7 Ways to Improve the Success of Your Research

Jeff Sauro, PhD

The best-laid plans of researchers often go awry.

No matter how carefully a research project is planned, things may still go wrong.

There are many threats to the success of a customer research project.

At both big and small companies, at agencies and on the client side, research projects can fail to live up to expectations.

Common problems include:

  • Time delays
  • Cost overruns
  • Poor management
  • Technology problems
  • Insufficient sample sizes
  • Inadequate control on threats to reliability
  • Failure to get stakeholder buy-in
  • Results that go ignored

Each of these outcomes can be challenging to prevent. Some seem more inevitable, like time delays and technology problems; others seem more preventable, like insufficient sample sizes or stakeholder buy-in.

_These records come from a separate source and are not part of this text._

Context: an optimization exercise on an open-source flow, tuned for small area, a short achievable clock period and few clock cycles per item. The choices shown serve that exercise and are no tape-out recipe.
Function was checked by simulation only, so behaviour that the tests miss may differ from the original.
No activity file was given, so power comes from the tool's default toggle rates.

==> flow/design.v <==
`timescale 1ns / 1ps
`default_nettype none
package wrol_pkg;
   localparam int DEF_SLOTS       = 16;
   localparam int DEF_LENGTH_BITS = 20;
   localparam int IN_LEN_W   = 20;
   localparam int HANDLE_W   = 32;
   localparam int OFFSET_W   = 24;
   localparam int SLOT_IDX_W = 4;
   localparam int OUT_LEN_W  = 20;
   localparam int REQ_DATA_W = 80;
   localparam int RSP_DATA_W = 112;
   localparam logic FUNC_ADD    = 1'b0;
   localparam logic FUNC_LOOKUP = 1'b1;
   typedef struct packed {
      logic                  found;
      logic [SLOT_IDX_W-1:0] slot_index;
      logic [HANDLE_W-1:0]   record_handle;
      logic [OUT_LEN_W-1:0]  byte_in_record;
      logic                  evicted;
      logic [OUT_LEN_W-1:0]  evicted_length;
      logic [HANDLE_W-1:0]   evicted_handle;
   } result_type;
   typedef struct packed {
      logic rd_en;
      logic wr_en;
   } ram_ctl_type;
endpackage
`default_nettype wire
`timescale 1ns / 1ps
`default_nettype none
module wrol_ram #(
   parameter int WIDTH = 52,
   parameter int DEPTH = 16
) (
   input  wire logic                     clock,
   input  wire logic                     rd_en,
   input  wire logic                     wr_en,
   input  wire logic [$clog2(DEPTH)-1:0] addr,
   input  wire logic [WIDTH-1:0]         wr_data,
   output      logic [WIDTH-1:0]         rd_data
);
   logic [WIDTH-1:0] mem_ff [DEPTH];
   logic [WIDTH-1:0] rd_data_ff;
   always_ff @(posedge clock) begin
      if (wr_en) begin
         mem_ff[addr] <= wr_data;
      end
      if (rd_en) begin
         rd_data_ff <= mem_ff[addr];
      end
   end
   assign rd_data = rd_data_ff;
endmodule
`default_nettype wire
`timescale 1ns / 1ps
`default_nettype none
import wrol_pkg::*;
module wrol_ctrl #(
   parameter int SLOTS       = wrol_pkg::DEF_SLOTS,
   parameter int LENGTH_BITS = wrol_pkg::DEF_LENGTH_BITS
) (
   input  wire logic                                       clock,
   input  wire logic                                       reset,
   input  wire logic                                       req_valid,
   input  wire logic                                       req_func,
   input  wire logic [wrol_pkg::IN_LEN_W-1:0]              req_length,
   input  wire logic [wrol_pkg::HANDLE_W-1:0]              req_handle,
   input  wire logic [wrol_pkg::OFFSET_W-1:0]              req_offset,
   output      logic                                       req_ready,
   input  wire logic                                       out_free,
   output      logic                                       emit,
   output      wrol_pkg::result_type                       result,
   output      wrol_pkg::ram_ctl_type                      ram_ctl,
   output      logic [$clog2(SLOTS)-1:0]                   ram_addr,
   output      logic [LENGTH_BITS+wrol_pkg::HANDLE_W-1:0]  ram_wdata,
   input  wire logic [LENGTH_BITS+wrol_pkg::HANDLE_W-1:0]  ram_rdata
);
   localparam int SLOT_W = $clog2(SLOTS);
   localparam int CNT_W  = $clog2(SLOTS + 1);
   localparam int CMP_W  = (LENGTH_BITS > OFFSET_W) ? LENGTH_BITS : OFFSET_W;
   localparam logic [SLOT_W-1:0] LAST_SLOT = SLOT_W'(SLOTS - 1);
   typedef enum logic [1:0] {
      ST_IDLE,
      ST_ADD,
      ST_LOOK,
      ST_EMIT
   } state_type;
   function automatic logic [SLOT_W-1:0] next_slot(input logic [SLOT_W-1:0] s);
      next_slot = (s == LAST_SLOT) ? '0 : s + 1'b1;
   endfunction
   state_type              state_ff, state_in;
   logic [SLOT_W-1:0]      wr_slot_ff, wr_slot_in;
   logic [SLOT_W-1:0]      rd_slot_ff, rd_slot_in;
   logic                   full_ff, full_in;
   logic [SLOT_W-1:0]      idx_ff, idx_in;
   logic [CNT_W-1:0]       rem_ff, rem_in;
   logic [OFFSET_W-1:0]    offs_ff, offs_in;
   logic [IN_LEN_W-1:0]    len_ff, len_in;
   logic [HANDLE_W-1:0]    handle_ff, handle_in;
   wrol_pkg::result_type             res_ff, res_in;
   logic [LENGTH_BITS-1:0] rd_len;
   logic [HANDLE_W-1:0]    rd_handle;
   logic [CNT_W-1:0]       count;
   logic [SLOT_W-1:0]      idx_next;
   logic                   hit;
   logic [CMP_W-1:0]       diff;
   assign rd_len    = ram_rdata[LENGTH_BITS-1:0];
   assign rd_handle = ram_rdata[LENGTH_BITS +: HANDLE_W];
   assign idx_next  = next_slot(idx_ff);
   assign hit       = CMP_W'(offs_ff) < CMP_W'(rd_len);
   assign diff      = CMP_W'(offs_ff) - CMP_W'(rd_len);
   always_comb begin
      if (full_ff) begin
         count = CNT_W'(SLOTS);
      end else if (wr_slot_ff >= rd_slot_ff) begin
         count = CNT_W'(wr_slot_ff) - CNT_W'(rd_slot_ff);
      end else begin
         count = CNT_W'(SLOTS) - CNT_W'(rd_slot_ff) + CNT_W'(wr_slot_ff);
      end
   end
   always_comb begin
      state_in   = state_ff;
      wr_slot_in = wr_slot_ff;
      rd_slot_in = rd_slot_ff;
      full_in    = full_ff;
      idx_in     = idx_ff;
      rem_in     = rem_ff;
      offs_in    = offs_ff;
      len_in     = len_ff;
      handle_in  = handle_ff;
      res_in     = res_ff;
      ram_ctl    = '0;
      ram_addr   = idx_next;
      ram_wdata  = {handle_ff, LENGTH_BITS'(len_ff)};
      case (state_ff)
         ST_IDLE: begin
            if (req_valid) begin
               if (req_func == FUNC_ADD) begin
                  ram_ctl.rd_en = 1'b1;
                  ram_addr      = wr_slot_ff;
                  len_in        = req_length;
                  handle_in     = req_handle;
                  state_in      = ST_ADD;
               end else begin
                  ram_ctl.rd_en = 1'b1;
                  ram_addr      = rd_slot_ff;
                  idx_in        = rd_slot_ff;
                  rem_in        = count;
                  offs_in       = req_offset;
                  if (count == '0) begin
                     res_in   = '0;
                     state_in = ST_EMIT;
                  end else begin
                     state_in = ST_LOOK;
                  end
               end
            end
         end
         ST_ADD: begin
            ram_ctl.wr_en         = 1'b1;
            ram_addr              = wr_slot_ff;
            res_in.found          = 1'b1;
            res_in.slot_index     = SLOT_IDX_W'(wr_slot_ff);
            res_in.record_handle  = handle_ff;
            res_in.byte_in_record = '0;
            res_in.evicted        = full_ff;
            res_in.evicted_length = full_ff ? OUT_LEN_W'(rd_len) : '0;
            res_in.evicted_handle = full_ff ? rd_handle : '0;
            wr_slot_in            = next_slot(wr_slot_ff);
            rd_slot_in            = full_ff ? next_slot(rd_slot_ff) : rd_slot_ff;
            full_in               = (wr_slot_in == rd_slot_in);
            state_in              = ST_EMIT;
         end
         ST_LOOK: begin
            if (hit) begin
               res_in.found          = 1'b1;
               res_in.slot_index     = SLOT_IDX_W'(idx_ff);
               res_in.record_handle  = rd_handle;
               res_in.byte_in_record = OUT_LEN_W'(offs_ff);
               res_in.evicted        = 1'b0;
               res_in.evicted_length = '0;
               res_in.evicted_handle = '0;
               state_in              = ST_EMIT;
            end else begin
               offs_in = diff[OFFSET_W-1:0];
               if (rem_ff == CNT_W'(1)) begin
                  res_in   = '0;
                  state_in = ST_EMIT;
               end else begin
                  rem_in        = rem_ff - 1'b1;
                  idx_in        = idx_next;
                  ram_ctl.rd_en = 1'b1;
                  ram_addr      = idx_next;
               end
            end
         end
         ST_EMIT: begin
            if (out_free) begin
               state_in = ST_IDLE;
            end
         end
         default: begin
            state_in = ST_IDLE;
         end
      endcase
   end
   always_ff @(posedge clock) begin
      if (reset) begin
         state_ff   <= ST_IDLE;
         wr_slot_ff <= '0;
         rd_slot_ff <= '0;
         full_ff    <= 1'b0;
      end else begin
         state_ff   <= state_in;
         wr_slot_ff <= wr_slot_in;
         rd_slot_ff <= rd_slot_in;
         full_ff    <= full_in;
      end
      idx_ff    <= idx_in;
      rem_ff    <= rem_in;
      offs_ff   <= offs_in;
      len_ff    <= len_in;
      handle_ff <= handle_in;
      res_ff    <= res_in;
   end
   assign req_ready = (state_ff == ST_IDLE);
   assign emit      = (state_ff == ST_EMIT) && out_free;
   assign result    = res_ff;
endmodule
`default_nettype wire
`timescale 1ns / 1ps
`default_nettype none
module write_ring_offset_lookup_core #(
   parameter int SLOTS       = wrol_pkg::DEF_SLOTS,
   parameter int LENGTH_BITS = wrol_pkg::DEF_LENGTH_BITS
) (
   input  wire logic                            clock,
   input  wire logic                            reset,
   input  wire logic                            req_tvalid,
   output      logic                            req_tready,
   input  wire logic                            req_tuser,   
   input  wire logic [wrol_pkg::REQ_DATA_W-1:0] req_tdata,
   output      logic                            rsp_tvalid,
   input  wire logic                            rsp_tready,
   output      logic                            rsp_tuser,   
   output      logic [wrol_pkg::RSP_DATA_W-1:0] rsp_tdata
);
   localparam int SLOT_W = $clog2(SLOTS);
   localparam int REC_W  = LENGTH_BITS + HANDLE_W;
   localparam int PAD_W  = RSP_DATA_W - SLOT_IDX_W - 2 * HANDLE_W - 2 * OUT_LEN_W - 1;
   logic [IN_LEN_W-1:0] req_length;
   logic [HANDLE_W-1:0] req_handle;
   logic [OFFSET_W-1:0] req_offset;
   assign req_length = req_tdata[IN_LEN_W-1:0];
   assign req_handle = req_tdata[IN_LEN_W +: HANDLE_W];
   assign req_offset = req_tdata[IN_LEN_W + HANDLE_W +: OFFSET_W];
   wrol_pkg::ram_ctl_type       ram_ctl;
   logic [SLOT_W-1:0] ram_addr;
   logic [REC_W-1:0]  ram_wdata;
   logic [REC_W-1:0]  ram_rdata;
   logic       out_free;
   logic       emit;
   wrol_pkg::result_type result;
   logic       rsp_valid_ff, rsp_valid_in;
   wrol_pkg::result_type rsp_word_ff;
   wrol_ram #(
      .WIDTH (REC_W),
      .DEPTH (SLOTS)
   ) u_record_ram (
      .clock   (clock),
      .rd_en   (ram_ctl.rd_en),
      .wr_en   (ram_ctl.wr_en),
      .addr    (ram_addr),
      .wr_data (ram_wdata),
      .rd_data (ram_rdata)
   );
   wrol_ctrl #(
      .SLOTS       (SLOTS),
      .LENGTH_BITS (LENGTH_BITS)
   ) u_ctrl (
      .clock      (clock),
      .reset      (reset),
      .req_valid  (req_tvalid),
      .req_func   (req_tuser),
      .req_length (req_length),
      .req_handle (req_handle),
      .req_offset (req_offset),
      .req_ready  (req_tready),
      .out_free   (out_free),
      .emit       (emit),
      .result     (result),
      .ram_ctl    (ram_ctl),
      .ram_addr   (ram_addr),
      .ram_wdata  (ram_wdata),
      .ram_rdata  (ram_rdata)
   );
   assign out_free = !rsp_valid_ff || rsp_tready;
   always_comb begin
      rsp_valid_in = rsp_valid_ff;
      if (emit) begin
         rsp_valid_in = 1'b1;
      end else if (rsp_tready) begin
         rsp_valid_in = 1'b0;
      end
   end
   always_ff @(posedge clock) begin
      if (reset) begin
         rsp_valid_ff <= 1'b0;
      end else begin
         rsp_valid_ff <= rsp_valid_in;
      end
      if (emit) begin
         rsp_word_ff <= result;
      end
   end
   assign rsp_tvalid = rsp_valid_ff;
   assign rsp_tuser  = rsp_word_ff.found;
   assign rsp_tdata  = {PAD_W'(0),
                        rsp_word_ff.evicted_handle,
                        rsp_word_ff.evicted_length,
                        rsp_word_ff.evicted,
                        rsp_word_ff.byte_in_record,
                        rsp_word_ff.record_handle,
                        rsp_word_ff.slot_index};
endmodule
`default_nettype wire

Here are seven techniques we use to help identify and mitigate problems to conduct a successful project.

1. Identify your stakeholders’ stakeholders

Knowing who the primary stakeholders are is something a lot of researchers know at the beginning. Stakeholders often drive the budget and the direction of the project; they help establish and clarify the research objectives. But it’s often when these stakeholders report out the research that new questions or concerns arise.

Try to identify your stakeholders’ stakeholders and their potential concerns and points of view. Even if you don’t interact with them, identifying this secondary audience will often help the primary stakeholders ensure there’s buy-in and you can be sure you’re measuring the right things.

2. Fill in as much of the final report before you collect data

This is an idea we try to adopt wherever we can. It comes from Lean UX. Even if you don’t know what the project results will show, you can likely set up many sections of a report (including the research goals, participants’ characteristics, and metrics).

While most projects are unique, many share some common components; the more sections you can fill in ahead of time, the faster you can get your results to stakeholders (especially when time delays are a common problem).

3. Write the executive summary before the project

Even if you don’t fill out a report, consider what you would write as the executive summary. While you don’t want to fabricate data or bias yourself into a predetermined result, try writing an executive summary ahead of time. Good executive summaries include information on:

  • Key metrics
  • The “so-what” findings
  • Research goals

Knowing what you need to cover in an executive summary ahead of time gives you the opportunity to identify gaps, assumptions, and potential problems during your project.

4. Anticipate major objections

Like an attorney preparing for trial, knowing the objections and preparing for them makes a stronger and more convincing case. You can consider major objections before you collect data to help tailor your research and write the report. In the studies we’ve conducted over the years, some of the more common objections include

  • The wrong mix of participants (demographics, prior experience, and occupations)
  • Incorrect tasks in usability tests (too easy, or address the wrong functionality)
  • Insufficient sample sizes and power
  • Wrong interpretation of statistical significance

We’ll often have backup slides ready or included in an appendix that address some of these objections.

5. Conduct a postmortem

Postmortems are conducted on a dead body to fully understand the cause of death. In business, the body is the project and death is the end of the project (successful or unsuccessful). But the intention of both kinds of postmortems is to understand what happened. Postmortems don’t benefit the dead patient or finished project. But they do help researchers and stakeholders on the next project understand the lessons learned.

This can be helpful when components get shared from study to study (recruiting, metrics, analysis, presentations etc.). Use techniques like an affinity diagram to help organize and uncover root causes of problems.

6. Anticipate the reaction to potential findings

Similar to anticipating objections, you also want to anticipate reactions to the findings, even from supportive stakeholders. What will be the reaction if you find no statistical differences, or find a major increase or decrease in a Key Performance Indicator (KPI)? What if the research uncovers no usability problems or several critical ones? What if you discover there’s tepid interest in your new product idea?

Anticipating the reaction to potential findings will help determine if the right people and teams will be able to address the results and make changes if needed.

7. Conduct a premortem

Instead of waiting till the project ends to review what went wrong, do it before the project begins. Research has found that the act of imagining a future event increases the ability to correctly identify what caused the event by 30%. In a premortem, team members get briefed on the project plan and then are asked to imagine it failed and to brainstorm the reasons the project failed. The eminent psychologist Daniel Kahneman has called premortems one of the most effective techniques for identifying and preventing problems.